RNA Extraction and RT-PCR
Total RNA from vascular tissues was extracted with TRIzol, and cDNA was synthesized, followed by PCR amplification of TRPV4 and platelet/endothelial cell adhesion molecule 1 fragments using gene-specific primers.

Western Blot Analysis
Protein samples (20 µg) were subjected to 10% SDS-PAGE, and membranes were blotted with a polyclonal antibody against TRPV4 (1:1000 dilution; MBL International), followed by peroxidase-conjugated secondary antibodies.

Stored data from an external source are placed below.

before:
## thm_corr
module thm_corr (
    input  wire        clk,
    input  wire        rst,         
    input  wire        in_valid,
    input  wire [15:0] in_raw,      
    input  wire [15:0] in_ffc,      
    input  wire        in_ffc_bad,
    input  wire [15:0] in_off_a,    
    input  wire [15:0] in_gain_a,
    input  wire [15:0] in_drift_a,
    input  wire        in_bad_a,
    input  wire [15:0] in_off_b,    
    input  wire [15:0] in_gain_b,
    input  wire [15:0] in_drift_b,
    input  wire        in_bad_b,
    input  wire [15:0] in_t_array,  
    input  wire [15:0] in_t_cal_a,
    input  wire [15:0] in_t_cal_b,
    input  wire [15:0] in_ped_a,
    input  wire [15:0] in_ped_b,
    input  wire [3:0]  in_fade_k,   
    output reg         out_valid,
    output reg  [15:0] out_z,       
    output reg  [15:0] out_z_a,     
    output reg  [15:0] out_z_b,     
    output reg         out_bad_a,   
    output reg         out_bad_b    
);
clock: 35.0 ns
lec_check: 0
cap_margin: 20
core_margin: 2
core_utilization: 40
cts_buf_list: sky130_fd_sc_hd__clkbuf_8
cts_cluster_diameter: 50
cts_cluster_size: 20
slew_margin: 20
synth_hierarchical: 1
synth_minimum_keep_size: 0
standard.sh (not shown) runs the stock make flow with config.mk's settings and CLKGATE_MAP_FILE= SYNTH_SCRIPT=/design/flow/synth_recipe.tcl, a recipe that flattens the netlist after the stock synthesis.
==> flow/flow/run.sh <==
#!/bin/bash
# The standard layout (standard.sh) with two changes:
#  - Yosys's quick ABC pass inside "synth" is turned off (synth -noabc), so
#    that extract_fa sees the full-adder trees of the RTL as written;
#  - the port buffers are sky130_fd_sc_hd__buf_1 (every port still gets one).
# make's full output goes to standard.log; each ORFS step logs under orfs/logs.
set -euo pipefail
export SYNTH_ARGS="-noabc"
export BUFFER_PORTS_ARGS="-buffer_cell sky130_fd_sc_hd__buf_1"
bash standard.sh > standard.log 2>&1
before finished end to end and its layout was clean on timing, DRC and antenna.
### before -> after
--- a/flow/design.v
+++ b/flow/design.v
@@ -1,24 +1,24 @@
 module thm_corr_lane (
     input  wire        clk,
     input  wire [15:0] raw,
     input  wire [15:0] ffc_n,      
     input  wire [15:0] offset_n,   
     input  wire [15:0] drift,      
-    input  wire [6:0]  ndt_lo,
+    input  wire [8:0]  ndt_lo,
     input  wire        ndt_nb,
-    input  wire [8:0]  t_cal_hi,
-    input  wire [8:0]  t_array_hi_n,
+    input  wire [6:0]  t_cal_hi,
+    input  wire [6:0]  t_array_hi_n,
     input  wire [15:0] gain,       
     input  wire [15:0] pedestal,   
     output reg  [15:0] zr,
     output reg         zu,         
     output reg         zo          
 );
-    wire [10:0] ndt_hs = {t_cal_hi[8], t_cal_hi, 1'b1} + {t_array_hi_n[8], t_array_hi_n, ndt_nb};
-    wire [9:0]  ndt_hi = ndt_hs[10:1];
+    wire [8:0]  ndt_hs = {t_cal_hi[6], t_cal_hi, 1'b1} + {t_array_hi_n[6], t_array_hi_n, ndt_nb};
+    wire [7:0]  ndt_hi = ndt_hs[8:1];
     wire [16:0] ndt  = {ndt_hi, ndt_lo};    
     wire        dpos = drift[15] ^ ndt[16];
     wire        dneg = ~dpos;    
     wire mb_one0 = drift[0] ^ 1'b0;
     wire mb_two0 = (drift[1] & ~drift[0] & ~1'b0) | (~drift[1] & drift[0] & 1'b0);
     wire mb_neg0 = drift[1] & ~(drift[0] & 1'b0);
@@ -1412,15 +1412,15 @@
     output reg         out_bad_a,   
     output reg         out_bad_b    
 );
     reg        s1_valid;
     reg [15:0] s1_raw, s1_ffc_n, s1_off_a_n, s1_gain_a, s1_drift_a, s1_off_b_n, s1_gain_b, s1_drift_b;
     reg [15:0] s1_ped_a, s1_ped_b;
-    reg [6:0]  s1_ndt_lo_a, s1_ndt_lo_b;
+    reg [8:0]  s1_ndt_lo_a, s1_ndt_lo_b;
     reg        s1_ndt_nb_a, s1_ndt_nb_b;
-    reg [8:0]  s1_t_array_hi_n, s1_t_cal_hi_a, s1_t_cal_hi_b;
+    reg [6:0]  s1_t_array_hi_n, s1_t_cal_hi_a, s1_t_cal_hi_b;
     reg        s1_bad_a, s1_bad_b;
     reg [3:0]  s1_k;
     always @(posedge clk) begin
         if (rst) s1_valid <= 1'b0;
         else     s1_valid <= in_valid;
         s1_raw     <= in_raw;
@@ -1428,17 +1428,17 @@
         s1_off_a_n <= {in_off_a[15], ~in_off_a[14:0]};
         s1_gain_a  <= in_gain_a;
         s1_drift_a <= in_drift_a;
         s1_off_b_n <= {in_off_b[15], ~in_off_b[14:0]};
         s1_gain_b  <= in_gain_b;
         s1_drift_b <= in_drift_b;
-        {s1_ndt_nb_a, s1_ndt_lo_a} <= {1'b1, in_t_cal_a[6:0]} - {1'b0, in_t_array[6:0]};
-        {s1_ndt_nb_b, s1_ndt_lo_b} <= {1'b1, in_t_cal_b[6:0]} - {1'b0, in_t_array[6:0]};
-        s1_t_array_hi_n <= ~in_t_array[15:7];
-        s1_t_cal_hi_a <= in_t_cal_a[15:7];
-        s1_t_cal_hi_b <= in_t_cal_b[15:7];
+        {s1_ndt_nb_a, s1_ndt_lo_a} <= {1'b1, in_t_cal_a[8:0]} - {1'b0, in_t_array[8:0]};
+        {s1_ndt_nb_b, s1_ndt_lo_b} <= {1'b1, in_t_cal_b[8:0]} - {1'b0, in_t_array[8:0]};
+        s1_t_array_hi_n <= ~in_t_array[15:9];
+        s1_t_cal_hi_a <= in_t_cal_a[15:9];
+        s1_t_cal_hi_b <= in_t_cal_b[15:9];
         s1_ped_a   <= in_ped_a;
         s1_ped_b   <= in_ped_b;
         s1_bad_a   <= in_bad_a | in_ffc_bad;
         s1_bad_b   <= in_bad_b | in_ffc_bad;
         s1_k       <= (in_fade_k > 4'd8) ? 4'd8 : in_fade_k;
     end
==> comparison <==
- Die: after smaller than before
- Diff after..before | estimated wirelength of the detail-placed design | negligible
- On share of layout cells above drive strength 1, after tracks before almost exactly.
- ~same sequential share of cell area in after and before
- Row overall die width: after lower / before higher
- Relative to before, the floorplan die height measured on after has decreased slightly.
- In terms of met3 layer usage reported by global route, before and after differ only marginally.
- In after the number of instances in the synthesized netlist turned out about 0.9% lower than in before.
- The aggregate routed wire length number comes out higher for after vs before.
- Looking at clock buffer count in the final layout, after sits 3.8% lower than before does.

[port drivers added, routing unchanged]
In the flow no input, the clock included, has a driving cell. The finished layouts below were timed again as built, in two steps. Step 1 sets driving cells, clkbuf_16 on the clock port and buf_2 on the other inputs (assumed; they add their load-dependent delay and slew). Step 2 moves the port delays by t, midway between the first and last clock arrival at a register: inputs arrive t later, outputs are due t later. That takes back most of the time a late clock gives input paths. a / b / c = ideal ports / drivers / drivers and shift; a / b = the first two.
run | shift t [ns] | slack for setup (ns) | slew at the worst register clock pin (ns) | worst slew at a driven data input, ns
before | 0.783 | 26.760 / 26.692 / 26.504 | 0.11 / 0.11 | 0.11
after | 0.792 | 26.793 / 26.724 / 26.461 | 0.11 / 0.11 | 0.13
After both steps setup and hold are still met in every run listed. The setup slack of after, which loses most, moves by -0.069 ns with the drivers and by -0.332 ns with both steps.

To ensure equal protein loading, the blots were reprobed with a polyclonal anti-endothelial NO synthase antibody (1:1000 dilution; BD Transduction Laboratories).

Immunohistochemistry
Frozen tissue sections were incubated with a polyclonal antibody against TRPV4 (1:100 dilution; Alomone Laboratories), followed by a goat antirabbit IgG conjugated with Alexafluor 568. Images were captured using a regular fluorescence microscope.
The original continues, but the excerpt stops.